Baca 10 detikWamenkum sebut istilah perampasan aset salah kaprah.Aturan hukumnya belum ada, butuh hukum acara baru.RUU ini bisa molor, entah kapan selesainya.[batas-kesimpulan]
wmhg.org – Wakil Menteri Hukum Eddy Hiariej menyampaikan sinyal lampu kuning bagi euforia publik terkait Rancangan Undang-Undang (RUU) Perampasan Aset.
Ia menegaskan bahwa jalan untuk mengesahkan aturan tersebut masih sangat panjang dan rumit, bahkan dimulai dari istilah yang dinilai salah kaprah.
Dalam rapat Panja di Gedung DPR, Kamis (18/9/2025), Eddy Hiariej mengoreksi terminologi yang selama ini populer.
Menurutnya, dunia internasional tidak mengenal istilah perampasan aset.
Saya kira tidak ada satu pun di dunia yang menggunakan istilah perampasan aset, yang ada dalam berbagai instrumen internasional adalah asset recovery, itu tidak diterjemahkan sebagai perampasan aset, tapi pemulihan aset, kata Eddy.

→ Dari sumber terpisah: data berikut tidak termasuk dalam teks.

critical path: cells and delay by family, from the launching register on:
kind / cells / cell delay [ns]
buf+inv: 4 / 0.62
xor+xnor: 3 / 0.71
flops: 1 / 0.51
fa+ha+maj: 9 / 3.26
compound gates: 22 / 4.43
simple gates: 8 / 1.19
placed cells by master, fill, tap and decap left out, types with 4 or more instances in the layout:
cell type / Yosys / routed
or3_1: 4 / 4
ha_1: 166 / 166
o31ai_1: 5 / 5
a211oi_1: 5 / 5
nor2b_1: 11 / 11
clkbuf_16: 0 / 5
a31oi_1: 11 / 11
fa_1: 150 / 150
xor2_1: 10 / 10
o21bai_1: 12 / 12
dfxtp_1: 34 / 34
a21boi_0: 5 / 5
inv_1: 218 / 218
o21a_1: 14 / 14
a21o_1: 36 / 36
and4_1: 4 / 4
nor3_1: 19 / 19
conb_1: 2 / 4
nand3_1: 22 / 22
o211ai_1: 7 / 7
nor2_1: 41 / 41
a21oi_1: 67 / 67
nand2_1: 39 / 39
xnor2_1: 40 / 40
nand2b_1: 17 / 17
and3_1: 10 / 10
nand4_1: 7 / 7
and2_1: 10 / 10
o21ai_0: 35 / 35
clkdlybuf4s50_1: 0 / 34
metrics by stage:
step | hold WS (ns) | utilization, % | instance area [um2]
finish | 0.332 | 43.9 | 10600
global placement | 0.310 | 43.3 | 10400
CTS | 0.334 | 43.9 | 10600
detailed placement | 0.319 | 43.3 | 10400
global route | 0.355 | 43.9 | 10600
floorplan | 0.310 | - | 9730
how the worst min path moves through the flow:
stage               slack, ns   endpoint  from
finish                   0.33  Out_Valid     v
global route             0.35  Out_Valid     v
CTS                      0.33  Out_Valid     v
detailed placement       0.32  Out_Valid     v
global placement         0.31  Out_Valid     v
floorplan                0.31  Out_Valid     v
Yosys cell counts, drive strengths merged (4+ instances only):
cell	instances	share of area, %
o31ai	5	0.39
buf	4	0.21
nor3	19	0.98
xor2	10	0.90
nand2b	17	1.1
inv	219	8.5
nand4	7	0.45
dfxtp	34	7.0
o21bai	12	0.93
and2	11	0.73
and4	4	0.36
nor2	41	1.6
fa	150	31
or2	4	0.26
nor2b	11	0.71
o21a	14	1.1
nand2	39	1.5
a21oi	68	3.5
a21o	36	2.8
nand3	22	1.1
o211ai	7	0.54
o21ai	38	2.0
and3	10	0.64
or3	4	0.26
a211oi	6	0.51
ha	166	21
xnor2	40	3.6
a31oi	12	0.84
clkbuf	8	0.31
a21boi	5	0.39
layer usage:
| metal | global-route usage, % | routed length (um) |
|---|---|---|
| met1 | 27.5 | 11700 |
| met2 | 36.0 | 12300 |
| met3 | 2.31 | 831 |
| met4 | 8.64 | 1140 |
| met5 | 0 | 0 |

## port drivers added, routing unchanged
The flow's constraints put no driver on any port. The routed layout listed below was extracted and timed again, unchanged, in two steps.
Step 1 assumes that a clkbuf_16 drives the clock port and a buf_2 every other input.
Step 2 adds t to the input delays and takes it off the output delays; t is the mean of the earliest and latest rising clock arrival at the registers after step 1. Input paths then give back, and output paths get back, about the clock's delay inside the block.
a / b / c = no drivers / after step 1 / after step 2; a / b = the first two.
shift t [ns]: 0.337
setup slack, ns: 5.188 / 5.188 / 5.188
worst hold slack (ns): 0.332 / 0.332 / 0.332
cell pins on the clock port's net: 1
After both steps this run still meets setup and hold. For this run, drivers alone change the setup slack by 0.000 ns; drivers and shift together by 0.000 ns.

Kerumitan Hukum yang Mengadang
Lebih dari sekadar istilah, Eddy membongkar kerumitan hukum yang menjadi penghalang utama.
Menurutnya, Indonesia saat ini hanya memiliki mekanisme penyitaan aset berbasis putusan pidana (conviction based).
Sementara RUU ini membutuhkan mekanisme baru yang bisa merampas aset tanpa harus menunggu vonis pidana (non-conviction based atau NCB).
Karena yang ada di dalam undang-undang kita itu adalah CB (conviction based asset forfeiture), tapi kita tidak punya NCB (non-conviction based asset forfeiture), jelasnya.
Masalahnya, membuat aturan NCB ini tidak mudah karena sifatnya yang merupakan persilangan antara hukum acara pidana dan perdata.
Jadi dia kuasi acara pidana juga acara kuasi perdata, jadi harus membuat hukum acara tersendiri yang saya kira memang perlu elaborasi, imbuh Eddy.
Bisa Molor, Entah Kapan Selesainya
Karena kerumitan inilah, Eddy menyarankan agar DPR tidak terburu-buru dan lebih dulu menyelesaikan revisi KUHAP serta kitab hukum acara perdata.
Tanpa fondasi itu, RUU Perampasan Aset akan sulit dieksekusi.